▶ _Saved entries_:
This is an optimization exercise on Yosys and OpenROAD, whose aim is small area, a short achievable clock period and few clock cycles per item, not a production implementation.
RTL that was checked went through simulation tests only; none was proved equivalent to the original.
Function not checked in run 1: the RTL went through the layout flow alone.

**flow/flow/run.sh**
```bash
#!/bin/bash
# Layout flow: the standard synthesis and layout, with timing repair
# aiming for setup slack of SETUP_MARGIN ns at the design's clock period
# (the clock and every constraint stay as given; only the repair target moves).
# Ports get the smallest buffer, and the clock tree uses clkbuf_8 without
# dummy loads.
set -euo pipefail
W=$(pwd)
MARGIN=${SETUP_MARGIN:-8.5}
bash standard.sh synth > "$W/synth.log" 2>&1
make -C "$FLOW_HOME" DESIGN_CONFIG="$W/config.mk" WORK_HOME="$W/orfs" CLKGATE_MAP_FILE= \
    SYNTH_SCRIPT="$W/synth_recipe.tcl" SETUP_SLACK_MARGIN="$MARGIN" \
    BUFFER_PORTS_ARGS="-buffer_cell sky130_fd_sc_hd__buf_1" \
    CTS_ARGS="-sink_clustering_enable -repair_clock_nets -dont_use_dummy_load -buf_list sky130_fd_sc_hd__clkbuf_8" \
    finish > "$W/layout.log" 2>&1
R="$W/orfs/results/$FLOW_PLATFORM/sha2_engine/base"
: # left out here: write the final layout as DEF
```
**flow/standard.sh**
```bash
#!/bin/bash
# synth_recipe.tcl (not shown) runs the flow's synth.tcl, then flattens the netlist and writes it again
# the make line also repeats each setting of config.mk as NAME=value (left out here)
make -C /OpenROAD-flow-scripts/flow DESIGN_CONFIG=/design/flow/config.mk WORK_HOME=/design/flow/orfs CLKGATE_MAP_FILE= SYNTH_SCRIPT=/design/flow/synth_recipe.tcl "${@:-finish}"
```
**flow/config.mk**
```make
export PLATFORM = sky130hd
export DESIGN_NAME = sha2_engine
export DESIGN_NICKNAME = sha2_engine
export VERILOG_FILES = /design/flow/design.v
export SDC_FILE = /design/flow/constraint.sdc
export NUM_CORES = 4
export LEC_CHECK = 0
export CAP_MARGIN = 20
export CORE_MARGIN = 2
export CORE_UTILIZATION = 60
export PLACE_DENSITY = 0.7
export SLEW_MARGIN = 20
export SYNTH_MEMORY_MAX_BITS = 16384
```
**flow/constraint.sdc**
```tcl
create_clock -name core_clock -period 14.0 [get_ports {clk}]
set_input_delay 2.8000 -clock core_clock [delete_from_list [all_inputs] [get_ports {clk}]]
set_output_delay 2.8000 -clock core_clock [all_outputs]
set_load 0.01 [all_outputs]
```
**flow/design.v**
```verilog
module sha2_k (
    input  wire [6:0]  t,
    input  wire        sha384,
    output wire [63:0] k
);
    reg [63:0] k512;
    always @* begin
        case (t)
            7'd0: k512 = 64'h428a2f98d728ae22;
            7'd1: k512 = 64'h7137449123ef65cd;
            7'd2: k512 = 64'hb5c0fbcfec4d3b2f;
            7'd3: k512 = 64'he9b5dba58189dbbc;
            7'd4: k512 = 64'h3956c25bf348b538;
            7'd5: k512 = 64'h59f111f1b605d019;
            7'd6: k512 = 64'h923f82a4af194f9b;
            7'd7: k512 = 64'hab1c5ed5da6d8118;
            7'd8: k512 = 64'hd807aa98a3030242;
            7'd9: k512 = 64'h12835b0145706fbe;
            7'd10: k512 = 64'h243185be4ee4b28c;
            7'd11: k512 = 64'h550c7dc3d5ffb4e2;
            7'd12: k512 = 64'h72be5d74f27b896f;
            7'd13: k512 = 64'h80deb1fe3b1696b1;
            7'd14: k512 = 64'h9bdc06a725c71235;
            7'd15: k512 = 64'hc19bf174cf692694;
            7'd16: k512 = 64'he49b69c19ef14ad2;
            7'd17: k512 = 64'hefbe4786384f25e3;
            7'd18: k512 = 64'h0fc19dc68b8cd5b5;
            7'd19: k512 = 64'h240ca1cc77ac9c65;
            7'd20: k512 = 64'h2de92c6f592b0275;
            7'd21: k512 = 64'h4a7484aa6ea6e483;
            7'd22: k512 = 64'h5cb0a9dcbd41fbd4;
            7'd23: k512 = 64'h76f988da831153b5;
            7'd24: k512 = 64'h983e5152ee66dfab;
            7'd25: k512 = 64'ha831c66d2db43210;
            7'd26: k512 = 64'hb00327c898fb213f;
            7'd27: k512 = 64'hbf597fc7beef0ee4;
            7'd28: k512 = 64'hc6e00bf33da88fc2;
            7'd29: k512 = 64'hd5a79147930aa725;
            7'd30: k512 = 64'h06ca6351e003826f;
            7'd31: k512 = 64'h142929670a0e6e70;
            7'd32: k512 = 64'h27b70a8546d22ffc;
            7'd33: k512 = 64'h2e1b21385c26c926;
            7'd34: k512 = 64'h4d2c6dfc5ac42aed;
            7'd35: k512 = 64'h53380d139d95b3df;
            7'd36: k512 = 64'h650a73548baf63de;
            7'd37: k512 = 64'h766a0abb3c77b2a8;
            7'd38: k512 = 64'h81c2c92e47edaee6;
            7'd39: k512 = 64'h92722c851482353b;
            7'd40: k512 = 64'ha2bfe8a14cf10364;
            7'd41: k512 = 64'ha81a664bbc423001;
            7'd42: k512 = 64'hc24b8b70d0f89791;
            7'd43: k512 = 64'hc76c51a30654be30;
            7'd44: k512 = 64'hd192e819d6ef5218;
            7'd45: k512 = 64'hd69906245565a910;
            7'd46: k512 = 64'hf40e35855771202a;
            7'd47: k512 = 64'h106aa07032bbd1b8;
            7'd48: k512 = 64'h19a4c116b8d2d0c8;
            7'd49: k512 = 64'h1e376c085141ab53;
            7'd50: k512 = 64'h2748774cdf8eeb99;
            7'd51: k512 = 64'h34b0bcb5e19b48a8;
            7'd52: k512 = 64'h391c0cb3c5c95a63;
            7'd53: k512 = 64'h4ed8aa4ae3418acb;
            7'd54: k512 = 64'h5b9cca4f7763e373;
            7'd55: k512 = 64'h682e6ff3d6b2b8a3;
            7'd56: k512 = 64'h748f82ee5defb2fc;
            7'd57: k512 = 64'h78a5636f43172f60;
            7'd58: k512 = 64'h84c87814a1f0ab72;
            7'd59: k512 = 64'h8cc702081a6439ec;
            7'd60: k512 = 64'h90befffa23631e28;
            7'd61: k512 = 64'ha4506cebde82bde9;
            7'd62: k512 = 64'hbef9a3f7b2c67915;
            7'd63: k512 = 64'hc67178f2e372532b;
            7'd64: k512 = 64'hca273eceea26619c;
            7'd65: k512 = 64'hd186b8c721c0c207;
            7'd66: k512 = 64'heada7dd6cde0eb1e;
            7'd67: k512 = 64'hf57d4f7fee6ed178;
            7'd68: k512 = 64'h06f067aa72176fba;
            7'd69: k512 = 64'h0a637dc5a2c898a6;
            7'd70: k512 = 64'h113f9804bef90dae;
            7'd71: k512 = 64'h1b710b35131c471b;
            7'd72: k512 = 64'h28db77f523047d84;
            7'd73: k512 = 64'h32caab7b40c72493;
            7'd74: k512 = 64'h3c9ebe0a15c9bebc;
            7'd75: k512 = 64'h431d67c49c100d4c;
            7'd76: k512 = 64'h4cc5d4becb3e42b6;
            7'd77: k512 = 64'h597f299cfc657e2a;
            7'd78: k512 = 64'h5fcb6fab3ad6faec;
            7'd79: k512 = 64'h6c44198c4a475817;
            default: k512 = 64'h0;
        endcase
    end
    assign k = {k512[63:32], sha384 ? k512[31:0] : k512[63:32]};
endmodule
module sha2_engine (
    input  wire          clk,
    input  wire          rst,         
    input  wire          in_valid,
    output wire          in_ready,
    input  wire          in_sha384,   
    input  wire          in_first,    
    input  wire [1023:0] in_block,
    output wire          out_valid,
    input  wire          out_ready,
    output wire [383:0]  out_digest
);
    reg         busy;        
    reg         setup;       
    reg         fin;         
    reg         outv;        
    reg         late3;       
    reg         late2;       
    reg         last;        
    reg         mode;        
    reg         mode_r;      
    reg         mode_wn;     
    reg         first;       
    reg         omode;       
    reg         ofirst;      
    reg  [6:0]  t;           
    reg  [63:0] kr;          
    reg  [63:0] p;           
    reg  [63:0] hq [0:3];    
    reg  [63:0] hr [0:3];    
    reg         hqm [0:3];   
    reg         hrm [0:3];
    reg  [63:0] v [0:7];     
    reg  [63:0] W [0:16];    
    reg  [63:0] w15c;        
    reg         rdy;         
    wire stall  = late3 && outv;             
    wire rnd    = busy && !stall;            
    wire ready  = (!busy && !setup) || last;
    wire accept = in_valid && ready;
    wire ld_iv  = setup && first;            
    assign in_ready  = rdy;
    assign out_valid = outv;
    function [63:0] iv_of(input [2:0] i, input m);
        case (i)
            3'd0: iv_of = {32'hcbbb9d5d, m ? 32'hc1059ed8 : 32'h6a09e667};
            3'd1: iv_of = {32'h629a292a, m ? 32'h367cd507 : 32'hbb67ae85};
            3'd2: iv_of = {32'h9159015a, m ? 32'h3070dd17 : 32'h3c6ef372};
            3'd3: iv_of = {32'h152fecd8, m ? 32'hf70e5939 : 32'ha54ff53a};
            3'd4: iv_of = {32'h67332667, m ? 32'hffc00b31 : 32'h510e527f};
            3'd5: iv_of = {32'h8eb44a87, m ? 32'h68581511 : 32'h9b05688c};
            3'd6: iv_of = {32'hdb0c2e0d, m ? 32'h64f98fa7 : 32'h1f83d9ab};
            default: iv_of = {32'h47b5481d, m ? 32'hbefa4fa4 : 32'h5be0cd19};
        endcase
    endfunction
    function [127:0] csa(input [63:0] x, input [63:0] y, input [63:0] z);
        reg [63:0] c;
        begin
            c = (x & y) | (x & z) | (y & z);
            csa = {c[62:0], 1'b0, x ^ y ^ z};
        end
    endfunction
    function [63:0] rotr64(input [63:0] x, input integer n);
        rotr64 = (x >> n) | (x << (64 - n));
    endfunction
    function [31:0] rotr32(input [31:0] x, input integer n);
        rotr32 = (x >> n) | (x << (32 - n));
    endfunction
    wire [63:0] a = v[0], b = v[1], c = v[2], d = v[3];
    wire [63:0] e = v[4], f = v[5], g = v[6], h = v[7];
    wire [63:0] bs0_512 = rotr64(a, 28) ^ rotr64(a, 34) ^ rotr64(a, 39);
    wire [63:0] bs1_512 = rotr64(e, 14) ^ rotr64(e, 18) ^ rotr64(e, 41);
    wire [31:0] bs0_256 = rotr32(a[31:0], 2) ^ rotr32(a[31:0], 13) ^ rotr32(a[31:0], 22);
    wire [31:0] bs1_256 = rotr32(e[31:0], 6) ^ rotr32(e[31:0], 11) ^ rotr32(e[31:0], 25);
    wire [63:0] bs0 = {bs0_512[63:32], mode_r ? bs0_512[31:0] : bs0_256};
    wire [63:0] bs1 = {bs1_512[63:32], mode_r ? bs1_512[31:0] : bs1_256};
    wire [63:0] ch  = (e & f) | (~e & g);
    wire [63:0] maj = (a & b) | (a & c) | (b & c);
    wire [127:0] a1 = csa(p, ch, maj);
    wire [127:0] a2 = csa(bs0, bs1, a1[63:0]);
    wire [127:0] a3 = csa(a2[63:0], a2[127:64], a1[127:64]);
    wire [63:0] a_sum = a3[63:0] + a3[127:64];
    wire [127:0] e1 = csa(p, d, ch);
    wire [127:0] e2 = csa(e1[63:0], e1[127:64], bs1);
    wire [63:0] e_sum = e2[63:0] + e2[127:64];
    wire        rot    = (late3 && !stall) || late2 || last || fin;
    wire        use_iv = fin ? ofirst : first;
    wire        ivm    = fin ? omode : mode;
    wire [2:0]  ivi    = late3 ? 3'd3 : late2 ? 3'd2 : last ? 3'd1 : 3'd0;
    wire [63:0] hx = use_iv ? iv_of(ivi, ivm) : hq[0];
    wire [63:0] hy = use_iv ? iv_of(ivi + 3'd4, ivm) : hr[0];
    wire [63:0] sx, sy;
    sha2_add64_bk u_sx (.x(hx), .y(a), .s(sx));
    sha2_add64_bk u_sy (.x(hy), .y(e), .s(sy));
    wire [63:0] x1 = W[1], x14 = W[14];
    wire [63:0] ss0_512 = rotr64(x1, 1) ^ rotr64(x1, 8) ^ (x1 >> 7);
    wire [63:0] ss1_512 = rotr64(x14, 19) ^ rotr64(x14, 61) ^ (x14 >> 6);
    wire [31:0] ss0_256 = rotr32(x1[31:0], 7) ^ rotr32(x1[31:0], 18) ^ (x1[31:0] >> 3);
    wire [31:0] ss1_256 = rotr32(x14[31:0], 17) ^ rotr32(x14[31:0], 19) ^ (x14[31:0] >> 10);
    wire [63:0] ss0 = {ss0_512[63:32], mode_wn ? ss0_256 : ss0_512[31:0]};
    wire [63:0] ss1 = {ss1_512[63:32], mode_wn ? ss1_256 : ss1_512[31:0]};
    wire [127:0] w1 = csa(ss1, W[9], ss0);
    wire [127:0] w2 = csa(w1[63:0], w1[127:64], W[0]);
    wire [63:0] w15;
    sha2_add64_bk u_w (.x(W[15]), .y(w15c), .s(w15));
    wire [63:0] hp = setup ? (first ? iv_of(7, mode) : h) : g;
    wire [63:0] kp = {kr[63:32], mode ? kr[31:0] : kr[63:32]};
    wire [127:0] p1 = csa(hp, W[1], kp);
    wire [63:0] p_new;
    sha2_add64_bk u_p (.x(p1[63:0]), .y(p1[127:64]), .s(p_new));
    wire [6:0] u_next = setup ? 7'd1 : (busy && !last) ? (stall ? t + 7'd1 : t + 7'd2) : 7'd0;
    wire [63:0] k_next;
    sha2_k u_k (.t(u_next), .sha384(1'b1), .k(k_next));
    wire [6:0] rlast = mode ? 7'd79 : 7'd63;
    always @(posedge clk) begin
        if (rst) begin
            busy  <= 1'b0;
            setup <= 1'b0;
            rdy   <= 1'b1;
            fin   <= 1'b0;
            outv  <= 1'b0;
            late3 <= 1'b0;
            late2 <= 1'b0;
            last  <= 1'b0;
        end else begin
            setup <= accept;
            rdy   <= (!accept && !setup && (!busy || last)) || late2;
            fin   <= last;
            if (setup)
                busy <= 1'b1;
            else if (last)
                busy <= 1'b0;
            late3 <= busy && ((t == rlast - 7'd3) || stall);
            late2 <= late3 && !stall;
            last  <= late2;
            if (fin)
                outv <= 1'b1;
            else if (outv && out_ready)
                outv <= 1'b0;
        end
    end
    always @(posedge clk) begin
        kr <= k_next;
        if (setup)
            t <= 7'd0;
        else if (rnd)
            t <= t + 7'd1;
        if (accept) begin
            mode  <= in_sha384;
            first <= in_first;
        end
        if (setup) begin
            mode_r  <= mode;
            mode_wn <= !mode;
        end
        if (last) begin
            omode  <= mode;
            ofirst <= first;
        end
        if (setup || rnd)
            p <= p_new;
    end
    integer i;
    always @(posedge clk) begin
        if (rot) begin
            hq[0] <= hq[1];
            hq[1] <= hq[2];
            hq[2] <= hq[3];
            hq[3] <= sx;
            hr[0] <= hr[1];
            hr[1] <= hr[2];
            hr[2] <= hr[3];
            hr[3] <= sy;
            hqm[0] <= hqm[1];
            hqm[1] <= hqm[2];
            hqm[2] <= hqm[3];
            hqm[3] <= ivm;
            hrm[0] <= hrm[1];
            hrm[1] <= hrm[2];
            hrm[2] <= hrm[3];
            hrm[3] <= ivm;
        end
        if (ld_iv) begin
            for (i = 0; i < 8; i = i + 1)
                v[i] <= iv_of(i, mode);
        end else begin
            if (rnd) begin
                v[0] <= a_sum;
                v[1] <= last ? sx : a;
                v[2] <= last ? hq[3] : b;      
                v[3] <= last ? hq[2] : c;      
                v[4] <= e_sum;
                v[5] <= last ? sy : e;
                v[6] <= last ? hr[3] : f;      
                v[7] <= last ? hr[2] : g;      
            end
            if (fin) begin
                v[0] <= sx;
                v[4] <= sy;
            end
        end
        if (!stall)
            W[0] <= W[1];
        w15c <= (ready || setup) ? 64'h0 : w2[127:64];
        for (i = 1; i < 17; i = i + 1) begin
            if (ready || i == 16)
                W[i] <= in_sha384 ? in_block[1023 - 64*(i-1) -: 64]
                                  : {in_block[1023 - 64*(i-1) -: 32], in_block[1023 - 32*(i-1) -: 32]};
            else if (i == 15)
                W[i] <= setup ? W[16] : w2[63:0];
            else if (i == 14)
                W[i] <= w15;
            else if (i > 2 || !stall)
                W[i] <= W[i+1];
        end
    end
    wire [63:0] H0 = hq[3], H1 = hq[2], H2 = hq[1], H3 = hq[0];
    wire [63:0] H4 = hr[3], H5 = hr[2], H6 = hr[1], H7 = hr[0];
    assign out_digest = {hqm[3] ? H0 : {H0[31:0], H1[31:0]},
                         hqm[2] ? H1 : {H2[31:0], H3[31:0]},
                         hqm[1] ? H2 : {H4[31:0], H5[31:0]},
                         hqm[0] ? H3 : {H6[31:0], H7[31:0]},
                         hrm[3] ? H4 : 64'h0,
                         hrm[2] ? H5 : 64'h0};
endmodule
module sha2_add64_bk (
    input  wire [63:0] x,
    input  wire [63:0] y,
    output wire [63:0] s
);
    wire [64*12-1:0] gg, pp;
    assign gg[63:0] = x & y;
    assign pp[63:0] = x ^ y;
    genvar l, i;
    generate
        for (l = 1; l < 12; l = l + 1) begin : g_lvl
            for (i = 0; i < 64; i = i + 1) begin : g_bit
                localparam integer D  = (l <= 6) ? (1 << (l - 1)) : (1 << (11 - l));
                localparam integer UP = (l <= 6);
                localparam integer ON = UP ? ((i % (2 * D)) == (2 * D - 1))
                                           : ((i >= 3 * D - 1) && ((i % (2 * D)) == (D - 1)));
                if (ON) begin : g_op
                    assign gg[64*l + i] = gg[64*(l-1) + i] | (pp[64*(l-1) + i] & gg[64*(l-1) + i - D]);
                    assign pp[64*l + i] = pp[64*(l-1) + i] & pp[64*(l-1) + i - D];
                end else begin : g_pass
                    assign gg[64*l + i] = gg[64*(l-1) + i];
                    assign pp[64*l + i] = pp[64*(l-1) + i];
                end
            end
        end
    endgenerate
    assign s = pp[63:0] ^ {gg[64*11 + 62 -: 63], 1'b0};
endmodule
```
==> results.toml, run 1 <==
[synthesis]
ys_warn_count = 14
synth.largest_area_cell = "edfxtp_1"
async_flop_share = 0
synth_area_um2 = 136000
synthMuxAreaShare = 0.0908
netlist_instances = 14200
ys_seq_area_frac = 0.418
synthFlopType = "dfxtp_1"
synth_common_cells = "nand2_1, dfxtp_1, edfxtp_1, o21ai_0, mux2i_1"
ys_seq_elements = 2328
synth_simple_gate_area_frac = 0.120
ys_top_cells_by_area = "edfxtp_1, dfxtp_1, fa_1"
synth-edff-count = 1034
synth_compound_area_frac = 0.129
synth_area_per_cell_um2 = 9.59
syn_nets = 16300
yosysMostFrequentCell = "nand2_1"
synth.distinct_cells = 94
synth_top_family_by_area = "adder cells"
synthAdderAreaFrac = 0.130
synth-xor-area-share = 0.0601
yosysTopAreaCellShare = 0.228

[floorplanning]
ios = 1416
chipWidth_um = 480
initial_core_util = 0.605
die_h_um = 480
num_rows = 174

[placed_design]
placed_cells = 17800
io_buffers = 1415
globalplace.congestion = 1.27
dpl.hpwl_um = 594000

[grt]
grt_pass1_wl_um = 1130000
grtUsageTotal = 0.716
grt_max_degree = 264
overflow = 64
grt_pass1_vias = 130000

[cts]
cts_buffer_depth = 4
cts.sinks = 2328
numCtsBuffers = 397
ctsHtreeMaxLevel = 5
clock-root-buffer = "clkbuf_8"

[outcome]
outcome = "did not finish"
stop_stage = "5_1_grt"
error = "[ERROR GRT-0116] Global routing finished with congestion. Check the congestion regions in the DRC Viewer."
-- routing by layer --
metal	GRT overflow	global-route usage
met1	0	0.733
met2	36	0.882
met3	1	0.538
met4	27	0.708
met5	0	0.242
-- stage by stage --
| step | setup WS, ns | utilization | cell area [um^2] |
|---|---|---|---|
| 2_1_floorplan | 8.51 | - | 136000 |
| 3_3_place_gp | 6.48 | 0.637 | 143000 |
| 3_5_place_dp | 6.13 | 0.637 | 143000 |
| 4_1_cts | 8.15 | 0.676 | 152000 |
-- worst max-delay path by stage --
stage	start	to
after floorplan	fin	v[5][63]
after global placement	mode	p[63]
after detailed placement	mode	p[63]
after CTS	mode	p[63]
-- cell families after synthesis --
logic type	after synthesis
multiplexers	1199
XOR/XNOR	934
flip-flops	2328
AND/OR/NAND/NOR	3920
buffers and inverters	1875
AO/OA/AOI/OAI	2910
adder cells (fa/ha/maj)	1033
-- repair_timing --
action,in CTS
gates cloned,16
endpoints found under the setup margin,801
pin swaps,77
resized for setup,333
hold buffers,0
setup buffers,192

▶ _Task prompt_:
Check each line above for "rlast" and state how many match, answering with only the number.

▶ _Solution to the problem_:
2